When compared with historical data, terminal complement inhibition appears to offer favourable outcomes in patients with aHUS, based upon very low-quality evidence drawn from five single-arm studies. It is unlikely that an RCT will be conducted in aHUS and therefore careful consideration of future single-arm data as well as longer term follow-up data will be required to better understand treatment duration, adverse outcomes and risk of disease recurrence associated with terminal complement inhibition.

Read the full abstract...

Atypical haemolytic uraemic syndrome (aHUS) is a rare disorder characterised by thrombocytopenia, microangiopathic haemolytic anaemia, and acute kidney injury. The condition is primarily caused by inherited or acquired dysregulation of complement regulatory proteins with ~40% of those affected aged < 18 years. Historically, kidney failure and death were common outcomes, however, improved understanding of the condition has led to discovery of novel therapies.


To evaluate the benefits and harms of interventions for aHUS.

Search strategy: 

We searched the Cochrane Kidney and Transplant Register of Studies for randomised controlled studies (RCTs) up to 3 September 2020 using search terms relevant to this review. Studies in the Register are identified through searches of CENTRAL, MEDLINE, and EMBASE, conference proceedings, the International Clinical Trials Register (ICTRP) Search Portal and ClinicalTrials.gov. MEDLINE(OVID) 1946 to 27 July 2020 and EMBASE (OVID) 1974 to 27 July 2020 were searched for non-RCTs.

Selection criteria: 

All randomised and non-randomised clinical trials comparing an intervention with placebo, an intervention with supportive therapy, or two or more interventions for aHUS were included. Given the rare nature of the condition in question, prospective single-arm studies of any intervention for aHUS were also included.

Data collection and analysis: 

Two authors independently extracted pre-specified data from eligible studies and evaluated risk of bias using a newly developed tool based on existing Cochrane criteria. As statistical meta-analysis was not appropriate, qualitative analysis of data was then performed.

Main results: 

We included five single-arm studies, all of which evaluated terminal complement inhibition for the treatment of aHUS. Four studies evaluated the short-acting C5 inhibitor eculizumab and one study evaluated the longer-acting C5 inhibitor ravulizumab.
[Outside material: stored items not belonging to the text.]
## src/rtl/sim_run_pkg.sv

```systemverilog
// -----------------------------------------------------------------------------
// sim_run_pkg
// Shared types for the MIPS bench run controller:
//   run_state_e  - controller FSM states
//   end_cause_e  - why a run ended (none / all halted / PC stall / budget)
//   cnt_width()  - bits needed for a counter that spans 0..n-1 (min 1)
// -----------------------------------------------------------------------------
package sim_run_pkg;

    typedef enum logic [1:0] {
        ST_IDLE       = 2'd0,
        ST_RESET_HOLD = 2'd1,
        ST_RUN        = 2'd2,
        ST_DONE       = 2'd3
    } run_state_e;

    typedef enum logic [1:0] {
        END_NONE    = 2'd0,
        END_HALT    = 2'd1,
        END_STALL   = 2'd2,
        END_TIMEOUT = 2'd3
    } end_cause_e;

    // Width of a counter that must hold the values 0..n-1.
    function automatic int cnt_width(input int n);
        return (n <= 2) ? 1 : $clog2(n);
    endfunction

endpackage

```

## src/rtl/sim_run_ctrl_if.sv

```systemverilog
// -----------------------------------------------------------------------------
// sim_run_ctrl_if
// Bundle between the bench (master) and the run controller (slave).
//   start      master->slave  level request to begin a run
//   core_pc    master->slave  packed PCs, core i at [i*PC_W +: PC_W]
//   core_halt  master->slave  per-core halt flag
//   core_reset slave->master  active-high reset to each core
//   core_en    slave->master  core clock enable (RUN only)
//   running    slave->master  controller is in RUN
//   done       slave->master  controller is in DONE
//   timeout    slave->master  run ended on cycle budget
//   stall_err  slave->master  per-core stall flag
//   cycle_cnt  slave->master  RUN cycles elapsed
// -----------------------------------------------------------------------------
interface sim_run_ctrl_if #(
    parameter int NUM_CORES = 1,
    parameter int PC_W      = 32,
    parameter int CNT_W     = 32
) ();

    logic                      start;
    logic [NUM_CORES*PC_W-1:0] core_pc;
    logic [NUM_CORES-1:0]      core_halt;
    logic [NUM_CORES-1:0]      core_reset;
    logic                      core_en;
    logic                      running;
    logic                      done;
    logic                      timeout;
    logic [NUM_CORES-1:0]      stall_err;
    logic [CNT_W-1:0]          cycle_cnt;

    modport master (
        output start, core_pc, core_halt,
        input  core_reset, core_en, running, done, timeout, stall_err, cycle_cnt
    );

    modport slave (
        input  start, core_pc, core_halt,
        output core_reset, core_en, running, done, timeout, stall_err, cycle_cnt
    );

endinterface

```

## src/rtl/sim_stall_mon.sv

```systemverilog
// -----------------------------------------------------------------------------
// sim_stall_mon
// Per-core PC stall detector. Remembers last cycle's PC and counts consecutive
// cycles on which the PC did not change.
//   clk, reset  clock / asynchronous active-low reset
//   clear       reload previous PC from pc and zero the counter
//   en          controller is in RUN
//   halt        core is halted; counter held at 0
//   pc          current core PC
//   stall_hit   pulse: this sample completes STALL_LIMIT equal PC samples
// -----------------------------------------------------------------------------
module sim_stall_mon
    import sim_run_pkg::*;
#(
    parameter int PC_W        = 32,
    parameter int STALL_LIMIT = 16
) (
    input  logic            clk,
    input  logic            reset,
    input  logic            clear,
    input  logic            en,
    input  logic            halt,
    input  logic [PC_W-1:0] pc,
    output logic            stall_hit
);

    localparam int              SC_W    = cnt_width(STALL_LIMIT);
    // The counter sits at STALL_LIMIT-2 after STALL_LIMIT-1 equal samples, so an
    // equal PC now is the STALL_LIMIT-th one and the counter would reach LIMIT-1.
    localparam logic [SC_W-1:0] HIT_AT  = SC_W'(STALL_LIMIT - 2);
    localparam logic [SC_W-1:0] CNT_TOP = SC_W'(STALL_LIMIT - 1);

    logic [PC_W-1:0] prev_pc_q;
    logic [SC_W-1:0] stall_cnt_q;
    logic            pc_same;

    assign pc_same   = (pc == prev_pc_q);
    assign stall_hit = en && !clear && !halt && pc_same && (stall_cnt_q == HIT_AT);

    always_ff @(posedge clk or negedge reset) begin
        if (!reset) begin
            prev_pc_q   <= '0;
            stall_cnt_q <= '0;
        end else if (clear) begin
            prev_pc_q   <= pc;
            stall_cnt_q <= '0;
        end else if (en) begin
            prev_pc_q <= pc;
            if (halt || !pc_same) begin
                stall_cnt_q <= '0;
            end else if (stall_cnt_q != CNT_TOP) begin
                stall_cnt_q <= stall_cnt_q + SC_W'(1);
            end
        end
    end

endmodule

```

## src/rtl/sim_run_ctrl.sv

```systemverilog
// -----------------------------------------------------------------------------
// sim_run_ctrl
// Run controller for single-cycle MIPS benches: holds the cores in reset for
// RESET_CYCLES, runs them for up to RUN_CYCLES, and stops on all-halted, PC
// stall or budget exhaustion, reporting the cause. All outputs are registered.
//   clk    bench clock, rising edge
//   reset  asynchronous active-low controller reset
//   bus    sim_run_ctrl_if slave: start/core_pc/core_halt in;
//          core_reset/core_en/running/done/timeout/stall_err/cycle_cnt out
// -----------------------------------------------------------------------------
module sim_run_ctrl
    import sim_run_pkg::*;
#(
    parameter int NUM_CORES    = 1,
    parameter int PC_W         = 32,
    parameter int RESET_CYCLES = 5,
    parameter int RUN_CYCLES   = 100,
    parameter int STALL_LIMIT  = 16,
    parameter int STOP_ON_HALT = 1,
    parameter int CNT_W        = 32
) (
    input  logic           clk,
    input  logic           reset,
    sim_run_ctrl_if.slave  bus
);

    localparam int               HOLD_W    = cnt_width(RESET_CYCLES);
    localparam logic [HOLD_W-1:0] HOLD_LAST = HOLD_W'(RESET_CYCLES - 1);
    localparam logic [CNT_W-1:0]  RUN_LAST  = CNT_W'(RUN_CYCLES - 1);
    localparam logic [CNT_W-1:0]  CNT_MAX   = '1;

    run_state_e           state_q;
    logic [HOLD_W-1:0]    hold_q;
    logic [NUM_CORES-1:0] core_reset_q;
    logic                 core_en_q;
    logic                 running_q;
    logic                 done_q;
    logic                 timeout_q;
    logic [NUM_CORES-1:0] stall_err_q;
    logic [CNT_W-1:0]     cycle_cnt_q;

    logic                 run_active;
    logic                 mon_clear;
    logic [NUM_CORES-1:0] stall_hit;
    end_cause_e           end_cause_d;
    logic [CNT_W-1:0]     cycle_cnt_d;

    assign run_active = (state_q == ST_RUN);
    // cycle_cnt is zeroed on entry to RESET_HOLD and saturates rather than
    // wrapping, so a zero count inside RUN marks exactly the first RUN cycle.
    assign mon_clear  = !run_active || (cycle_cnt_q == '0);

    for (genvar gi = 0; gi < NUM_CORES; gi++) begin : g_mon
        sim_stall_mon #(
            .PC_W       (PC_W),
            .STALL_LIMIT(STALL_LIMIT)
        ) u_mon (
            .clk      (clk),
            .reset    (reset),
            .clear    (mon_clear),
            .en       (run_active),
            .halt     (bus.core_halt[gi]),
            .pc       (bus.core_pc[gi*PC_W +: PC_W]),
            .stall_hit(stall_hit[gi])
        );
    end

    assign cycle_cnt_d = (cycle_cnt_q == CNT_MAX) ? cycle_cnt_q : cycle_cnt_q + CNT_W'(1);

    // Only the highest-priority cause is reported when several coincide.
    always_comb begin
        end_cause_d = END_NONE;
        if (run_active) begin
            if ((STOP_ON_HALT != 0) && (&bus.core_halt)) begin
                end_cause_d = END_HALT;
            end else if (|stall_hit) begin
                end_cause_d = END_STALL;
            end else if (cycle_cnt_q == RUN_LAST) begin
                end_cause_d = END_TIMEOUT;
            end
        end
    end

    always_ff @(posedge clk or negedge reset) begin
        if (!reset) begin
            state_q      <= ST_IDLE;
            hold_q       <= '0;
            core_reset_q <= '1;
            core_en_q    <= 1'b0;
            running_q    <= 1'b0;
            done_q       <= 1'b0;
            timeout_q    <= 1'b0;
            stall_err_q  <= '0;
            cycle_cnt_q  <= '0;
        end else begin
            case (state_q)
                ST_IDLE, ST_DONE: begin
                    if (bus.start) begin
                        state_q      <= ST_RESET_HOLD;
                        hold_q       <= '0;
                        core_reset_q <= '1;
                        core_en_q    <= 1'b0;
                        running_q    <= 1'b0;
                        done_q       <= 1'b0;
                        timeout_q    <= 1'b0;
                        stall_err_q  <= '0;
                        cycle_cnt_q  <= '0;
                    end
                end
                ST_RESET_HOLD: begin
                    if (hold_q == HOLD_LAST) begin
                        state_q      <= ST_RUN;
                        core_reset_q <= '0;
                        core_en_q    <= 1'b1;
                        running_q    <= 1'b1;
                    end else begin
                        hold_q <= hold_q + HOLD_W'(1);
                    end
                end
                ST_RUN: begin
                    cycle_cnt_q <= cycle_cnt_d;
                    if (end_cause_d != END_NONE) begin
                        state_q   <= ST_DONE;
                        core_en_q <= 1'b0;
                        running_q <= 1'b0;
                        done_q    <= 1'b1;
                        if (end_cause_d == END_STALL) begin
                            stall_err_q <= stall_hit;
                        end
                        if (end_cause_d == END_TIMEOUT) begin
                            timeout_q <= 1'b1;
                        end
                    end
                end
                default: begin
                    state_q <= ST_IDLE;
                end
            endcase
        end
    end

    assign bus.core_reset = core_reset_q;
    assign bus.core_en    = core_en_q;
    assign bus.running    = running_q;
    assign bus.done       = done_q;
    assign bus.timeout    = timeout_q;
    assign bus.stall_err  = stall_err_q;
    assign bus.cycle_cnt  = cycle_cnt_q;

endmodule

```

## src/flat_wrapper.sv

```systemverilog
// flat-port wrapper written by rule: the top's interface ports become plain ports
module sim_run_ctrl_flat import sim_run_pkg::*;
#(
    parameter int NUM_CORES    = 1,
    parameter int PC_W         = 32,
    parameter int RESET_CYCLES = 5,
    parameter int RUN_CYCLES   = 100,
    parameter int STALL_LIMIT  = 16,
    parameter int STOP_ON_HALT = 1,
    parameter int CNT_W        = 32
)
  (clk, reset, bus_start, bus_core_pc, bus_core_halt, bus_core_reset, bus_core_en, bus_running, bus_done, bus_timeout, bus_stall_err, bus_cycle_cnt);
  sim_run_ctrl_if #(.NUM_CORES(NUM_CORES), .PC_W(PC_W), .CNT_W(CNT_W)) bus_i ();
  input  logic clk;
  input  logic reset;
  input wire logic [$bits(bus_i.start)-1:0] bus_start;
  input wire logic [$bits(bus_i.core_pc)-1:0] bus_core_pc;
  input wire logic [$bits(bus_i.core_halt)-1:0] bus_core_halt;
  output wire logic [$bits(bus_i.core_reset)-1:0] bus_core_reset;
  output wire logic [$bits(bus_i.core_en)-1:0] bus_core_en;
  output wire logic [$bits(bus_i.running)-1:0] bus_running;
  output wire logic [$bits(bus_i.done)-1:0] bus_done;
  output wire logic [$bits(bus_i.timeout)-1:0] bus_timeout;
  output wire logic [$bits(bus_i.stall_err)-1:0] bus_stall_err;
  output wire logic [$bits(bus_i.cycle_cnt)-1:0] bus_cycle_cnt;
  assign bus_i.start = bus_start;
  assign bus_i.core_pc = bus_core_pc;
  assign bus_i.core_halt = bus_core_halt;
  assign bus_core_reset = bus_i.core_reset;
  assign bus_core_en = bus_i.core_en;
  assign bus_running = bus_i.running;
  assign bus_done = bus_i.done;
  assign bus_timeout = bus_i.timeout;
  assign bus_stall_err = bus_i.stall_err;
  assign bus_cycle_cnt = bus_i.cycle_cnt;
  sim_run_ctrl #(.NUM_CORES(NUM_CORES), .PC_W(PC_W), .RESET_CYCLES(RESET_CYCLES), .RUN_CYCLES(RUN_CYCLES), .STALL_LIMIT(STALL_LIMIT), .STOP_ON_HALT(STOP_ON_HALT), .CNT_W(CNT_W)) u_core (.clk(clk), .reset(reset), .bus(bus_i));
endmodule
```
All included studies within the review were of non-randomised, single-arm design. Thus, risk of bias is high, and it is challenging to draw firm conclusions from this low-quality evidence. One hundred patients were included within three primary studies evaluating eculizumab, with further data reported from 37 patients in a secondary study. Fifty-eight patients were included in the ravulizumab study. After 26 weeks of eculizumab therapy there were no deaths and a 70% reduction in the number of patients requiring dialysis. Complete thrombotic microangiopathic (TMA) response was observed in 60% of patients at 26 weeks and 65% at two years. After 26 weeks of ravulizumab therapy four patients had died (7%) and complete TMA response was observed in 54% of patients. Substantial improvements were seen in estimated glomerular filtration rate and health-related quality of life in both eculizumab and ravulizumab studies. Serious adverse events occurred in 42% of patients, and meningococcal infection occurred in two patients, both treated with eculizumab.